--- START ---
===== src/rtl/rs_encode_stream.sv =====
// Systematic Reed-Solomon encoder, GF(2^SYM_W), streaming valid/ready, one output register stage.
// Optional build macro RS_SHORTEN_EN adds a per-codeword k_len input for shortened codewords.
`default_nettype none

module rs_encode_stream #(
  parameter int SYM_W = 4,
  parameter int N     = 15,
  parameter int K     = 9,
  parameter logic [SYM_W:0]           PRIM_POLY = 5'b10011,
  parameter logic [(N-K)*SYM_W-1:0]   GEN_COEF  = 24'h793CAC
) (
  input  logic               clk,
  input  logic               rst,
  input  logic               clr,
`ifdef RS_SHORTEN_EN
  input  logic [$clog2(K+1)-1:0] k_len,
`endif
  input  logic               in_valid,
  output logic               in_ready,
  input  logic [SYM_W-1:0]   in_data,
  output logic               out_valid,
  input  logic               out_ready,
  output logic [SYM_W-1:0]   out_data,
  output logic               out_parity,
  output logic               out_last,
  output logic               busy
);

  localparam int NP = N - K;
  localparam int LW = NP * SYM_W;
  localparam int CW = $clog2(N + 1);

  localparam logic [1:0] S_IDLE = 2'd0;
  localparam logic [1:0] S_MSG  = 2'd1;
  localparam logic [1:0] S_PAR  = 2'd2;

  function automatic logic [SYM_W-1:0] gmul(input logic [SYM_W-1:0] a,
                                            input logic [SYM_W-1:0] b);
    logic [SYM_W-1:0] acc;
    logic [SYM_W-1:0] sh;
    acc = '0;
    sh  = a;
    for (int i = 0; i < SYM_W; i++) begin
      if (b[i]) acc = acc ^ sh;
      sh = {sh[SYM_W-2:0], 1'b0} ^ (sh[SYM_W-1] ? PRIM_POLY[SYM_W-1:0] : '0);
    end
    return acc;
  endfunction

  logic [1:0]       state_q, state_d;
  logic [LW-1:0]    lfsr_q, lfsr_d;
  logic [CW-1:0]    cnt_q, cnt_d;
  logic             out_valid_q, out_valid_d;
  logic [SYM_W-1:0] out_data_q, out_data_d;
  logic             out_parity_q, out_parity_d;
  logic             out_last_q, out_last_d;

  logic             slot_free;
  logic             accept;
  logic [SYM_W-1:0] fb;
  logic [LW-1:0]    gprod;
  logic [CW-1:0]    cur_len;

  assign slot_free = !out_valid_q || out_ready;
  assign in_ready  = (state_q != S_PAR) && slot_free;
  assign accept    = in_valid && in_ready;
  assign fb        = in_data ^ lfsr_q[LW-1 -: SYM_W];

  always_comb begin
    gprod = '0;
    for (int i = 0; i < NP; i++)
      gprod[i*SYM_W +: SYM_W] = gmul(fb, GEN_COEF[i*SYM_W +: SYM_W]);
  end

`ifdef RS_SHORTEN_EN
  localparam int KW = $clog2(K + 1);
  logic [CW-1:0] mlen_q, mlen_d;
  logic [CW-1:0] klen_eff;
  // Out-of-range lengths fall back to the full message length.
  assign klen_eff = (k_len == '0 || k_len > KW'(K)) ? CW'(K) : CW'(k_len);
  assign cur_len  = (state_q == S_IDLE) ? klen_eff : mlen_q;
`else
  assign cur_len  = CW'(K);
`endif

  always_comb begin
    state_d      = state_q;
    lfsr_d       = lfsr_q;
    cnt_d        = cnt_q;
    out_valid_d  = out_valid_q && !out_ready;
    out_data_d   = out_data_q;
    out_parity_d = out_valid_d ? out_parity_q : 1'b0;
    out_last_d   = out_valid_d ? out_last_q : 1'b0;
`ifdef RS_SHORTEN_EN
    mlen_d       = mlen_q;
`endif
    if (clr) begin
      state_d      = S_IDLE;
      lfsr_d       = '0;
      cnt_d        = '0;
      out_valid_d  = 1'b0;
      out_parity_d = 1'b0;
      out_last_d   = 1'b0;
    end else if (accept) begin
      lfsr_d       = (lfsr_q << SYM_W) ^ gprod;
      out_data_d   = in_data;
      out_valid_d  = 1'b1;
      out_parity_d = 1'b0;
      out_last_d   = 1'b0;
`ifdef RS_SHORTEN_EN
      if (state_q == S_IDLE) mlen_d = klen_eff;
`endif
      if (cnt_q + CW'(1) == cur_len) begin
        state_d = S_PAR;
        cnt_d   = '0;
      end else begin
        state_d = S_MSG;
        cnt_d   = cnt_q + CW'(1);
      end
    end else if (state_q == S_PAR && slot_free) begin
      out_data_d   = lfsr_q[LW-1 -: SYM_W];
      out_valid_d  = 1'b1;
      out_parity_d = 1'b1;
      lfsr_d       = lfsr_q << SYM_W;
      // Returning to IDLE as the last parity enters the output register lets
      // the next codeword start the same cycle that parity is consumed.
      if (cnt_q == CW'(NP - 1)) begin
        out_last_d = 1'b1;
        state_d    = S_IDLE;
        cnt_d      = '0;
        lfsr_d     = '0;
      end else begin
        out_last_d = 1'b0;
        cnt_d      = cnt_q + CW'(1);
      end
    end
  end

  always_ff @(posedge clk or posedge rst) begin
    if (rst) begin
      state_q      <= S_IDLE;
      lfsr_q       <= '0;
      cnt_q        <= '0;
      out_valid_q  <= 1'b0;
      out_data_q   <= '0;
      out_parity_q <= 1'b0;
      out_last_q   <= 1'b0;
`ifdef RS_SHORTEN_EN
      mlen_q       <= CW'(K);
`endif
    end else begin
      state_q      <= state_d;
      lfsr_q       <= lfsr_d;
      cnt_q        <= cnt_d;
      out_valid_q  <= out_valid_d;
      out_data_q   <= out_data_d;
      out_parity_q <= out_parity_d;
      out_last_q   <= out_last_d;
`ifdef RS_SHORTEN_EN
      mlen_q       <= mlen_d;
`endif
    end
  end

  assign out_valid  = out_valid_q;
  assign out_data   = out_data_q;
  assign out_parity = out_parity_q;
  assign out_last   = out_last_q;
  assign busy       = (state_q != S_IDLE);

endmodule

`default_nettype wire


===== config.mk =====
export PLATFORM = sky130hd
export DESIGN_NAME = rs_encode_stream
export DESIGN_NICKNAME = d
export VERILOG_FILES = /design/src/rtl/rs_encode_stream.sv
export SDC_FILE = /design/constraint.sdc
export NUM_CORES = 1
export LEC_CHECK = 0
export ABC_AREA = 1
export BUFFER_PORTS_ARGS = -buffer_cell sky130_fd_sc_hd__buf_2
export CAP_MARGIN = 15
export CORE_MARGIN = 2
export CORE_UTILIZATION = 45
export DETAILED_ROUTE_END_ITERATION = 10
export SYNTH_ARGS = -nofsm -noshare
export SYNTH_HDL_FRONTEND = slang
export SYNTH_SLANG_ARGS = --single-unit

===== constraint.sdc =====
create_clock -name clk -period 1.7 [get_ports clk]
set_input_delay 0.17 -clock clk [delete_from_list [all_inputs] [get_ports clk]]
set_output_delay 0.17 -clock clk [all_outputs]
set_load 0.02 [all_outputs]

==> metrics.md, run 1 <==
| Metric | Value |
|---|---|
| Nature of the critical path endpoint | `flip-flop` |
| Power share of the combinational group | `0.255` |
| First-pass GRT wire length | `8760 um` |
| Fin. max-slew vios | `0` |
| Ys flop type | `dfrtp_1` |
| Switch share | `0.332` |
| Area growth syn-to-layout | `15.1%` |
| Crit path largest cell delay | `0.42 ns` |
| Post-DP HPWL | `3470 um` |
| Clock Skews | `0.0130 ns` |
| Pin count of the biggest net entering global routing | `38` |
| Footprint of the multi-input gates | `1040 um2` |
| Syn nets | `302` |
| Switching Power | `730 uW` |
| All-Layer GR Usage | `0.215` |
| Routability cong. | `0.762` |
| CP max stage cell | `dfrtp_1` |
| Max Clk Rate | `0.658 GHz` |
| Dpl ws | `0.0700 ns` |
| Final period utilization | `0.894` |
| Clock latency on the worst-skew pair | `0.30 ns` |
| Most numerous cell in the Yosys netlist | `nand2_1` |
| # DRC | `0` |
| Share of layout cells above drive strength 1 | `0.196` |
| Setup Buffers After CTS | `0` |
| Worst flop-to-flop path endpoint | `lfsr_q[13]` |
| CTS buffer count | `5` |
| Cell Rows | `25` |
| Max Buffers Root-to-Sink | `2` |
| DIE AREA | `5300 um2` |
| GRT overflow | `0` |
| Port Buffers | `17` |
| Hold Path Stages | `3` |
| Cell Pwr Density | `896 nW/um2` |
| Top cells by area, synth | `dfrtp_1 43%, nand2_1 16%, nand3_1 8.2%` |
| Hold Vio Cnt, Final | `0` |
| Clock Power Share | `0.288` |
| Reg clk slew, reported paths | `0.07 ns` |
| Via total after detailed routing | `1928` |
| Reg2Reg Depth | `9` |
| Crit path DAT | `1.73 ns` |
| Hold_ws | `0.116 ns` |
| Core area | `4630 um2` |
| Final WL | `5000 um` |
| Die span in x | `72.8 um` |
| Unique masters post-synth | `25` |
| Slew HR | `0.673` |
| Nets | `329` |
| Post-synth ARST share | `1.00` |
| Non-Filler Instances | `371` |
| DRT antenna net count | `0` |
| Vias in the first global route | `1858` |
| Critical path startpoint category | `flip-flop` |
| Initial DRT Pass Iterations | `4` |
| FILL cells | `453` |
| Antenna diodes | `0` |
| Critical path type | `flip-flop to flip-flop` |
| Hold Crit Class | `input port to flip-flop` |
| Number of synthesized flops with an enable pin | `0` |
| P_leak | `1.22 nW` |
| Minimum clock period | `1.52 ns` |
| Reg-to-Reg Start | `lfsr_q[23]` |
| CTS sink cnt | `37` |
| Final setup TNS | `0 ns` |
| Most used cell, CP | `nand2_1` |
| Status | `finished clean` |
| Worst Tran Pin Value | `0.490 ns` |
| Slack of the worst reg-to-reg path | `0.18 ns` |
| Hold Path End | `out_valid` |
| Top fanout value on the critical path | `7` |
| Post-Syn Area | `2130 um2` |
| Sequential fraction of the synthesis area | `0.434` |
| Dpl cells | `363` |
| Clock root cell | `clkbuf_8` |
| Critical path cell sequence | `inv_2 -> nand2_1 -> nand2_1 -> nand2_1 -> nand3_1 -> nand3_1 -> nand2_1 -> nand2_1 -> o21ai_1` |
| Wire length per cell | `13.5 um` |
| Top cells by count, synth | `92 x nand2_1, 37 x dfrtp_1, 35 x nand3_1` |
| Post-synth top area cell | `dfrtp_1` |
| Worst VDD drop | `0.000469 V` |
| Sequential share of power | `0.457` |
| Setup slack after layout | `0.180 ns` |
| P_int | `1.47 mW` |
| Synthesis Warnings | `0` |
| CTS tree | `done` |
| IO Count | `18` |
| Synth Instances | `290` |
| Via density | `5.20` |
| Initial antenna violation count | `0` |
| Hold_sp | `in_valid` |
| # Max-Cap Violations | `0` |
| Syn_area_per_cell | `7.35 um2` |
| Die Y | `72.8 um` |
| CP required | `1.91 ns` |
| Seq cells post-synth | `37` |
| RSZ-0062 raised after global routing | `false` |
| Number of H-tree branching levels | `2` |
| Initial core utilization | `0.461` |
| DRT iter0 DRCs | `140` |
| Yosys top cell area share | `0.434` |
| Register area | `926 um2` |
| Final setup vio count | `0` |
==> timing repair <==
| action | CTS | global route |
|---|---|---|
| setup endpoints to repair | 0 | 18 |
| endpoints found under the hold margin | 12 | 0 |
| hold buffers | 1 | 0 |
| gates resized for setup | 0 | 9 |
==> metal layers <==
metal	vias up	track usage	wire length, um
li1	976	-	-
met1	908	0.282	2290
met2	36	0.361	2450
met3	8	0.0414	193
met4	0	0.0679	68
met5	-	0	0
==> stage by stage <==
step                total power, mW   util  area [um2]
floorplan                      1.41      -        2130
global placement               1.57  0.504        2330
detailed placement             1.57  0.504        2330
CTS                            2.21  0.524        2430
global route                   2.35  0.530        2450
finish                         2.20  0.530        2450
==> worst max-delay path: cells and delay by family (launching register included) <==
family | cells | cell delay (ns)
flip-flops | 1 | 0.42
AO/OA/AOI/OAI | 1 | 0.14
AND/OR/NAND/NOR | 7 | 0.80
buffers and inverters | 1 | 0.08
==> registers in the layout, indices dropped and copies added (netlist names) <==
name / flops
out_data: 4
out_parity: 1
lfsr_q: 24
cnt_q: 4
state_q: 2
out_last: 1
out_valid: 1
==> power groups by stage <==
stage,registers [mW],clock network [mW],logic [mW]
final,1.00,0.634,0.562
after global routing,1.02,0.691,0.640
after CTS,1.00,0.655,0.554
after detailed placement,1.02,0,0.549
after global placement,1.02,0,0.546
after floorplan,1.04,0,0.375
==> final cells by class <==
class                           instances  area share
Multi-Input combinational cell        207       0.423
Sequential cell                        37       0.377
Timing Repair Buffer                   28      0.0795
Inverter                               38      0.0581
Clock buffer                            7      0.0352
Tap cell                               54      0.0275
==> cell usage in the layout (no fill, tap or decap), types with 6 or more instances in the layout <==
master / count
nand2_1: 88
dfrtp_1: 37
nand3_1: 34
inv_1: 30
buf_2: 17
o21ai_1: 14
nand2_2: 12
nor2_1: 11
inv_2: 8
buf_4: 8
o21ai_0: 7
o22ai_1: 7
a21oi_1: 7
clkbuf_8: 6
==> cell families after synthesis <==
group                      after synthesis  share of synthesized area
buffers and inverters                   46                     0.0921
DFF                                     37                      0.434
adders and majority gates                3                     0.0176
AOI/OAI and AO/OA                       42                      0.109
xor gates and xnor gates                 7                     0.0323
and+or+nand+nor                        155                      0.315
==> worst max-delay path by stage <==
stage          startpoint          to  slack (ns)  cells past startpoint
2_1_floorplan   out_valid  lfsr_q[11]        0.28                      8
3_3_place_gp     cnt_q[1]   lfsr_q[4]        0.06                     10
3_5_place_dp     cnt_q[1]   lfsr_q[4]        0.07                     10
4_1_cts          cnt_q[1]   lfsr_q[4]        0.05                     10
5_1_grt        lfsr_q[23]  lfsr_q[20]       0.003                     11
6_report       lfsr_q[23]  lfsr_q[13]        0.18                      9
Power figures use the tool's default switching activity.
--- END ---
The answer is the run of lines above from the line containing "registers in the" through the line containing "after CTS,1.00,0.655,0.554", copied exactly and alone.

Exercise output »
==> registers in the layout, indices dropped and copies added (netlist names) <==
name / flops
out_data: 4
out_parity: 1
lfsr_q: 24
cnt_q: 4
state_q: 2
out_last: 1
out_valid: 1
==> power groups by stage <==
stage,registers [mW],clock network [mW],logic [mW]
final,1.00,0.634,0.562
after global routing,1.02,0.691,0.640
after CTS,1.00,0.655,0.554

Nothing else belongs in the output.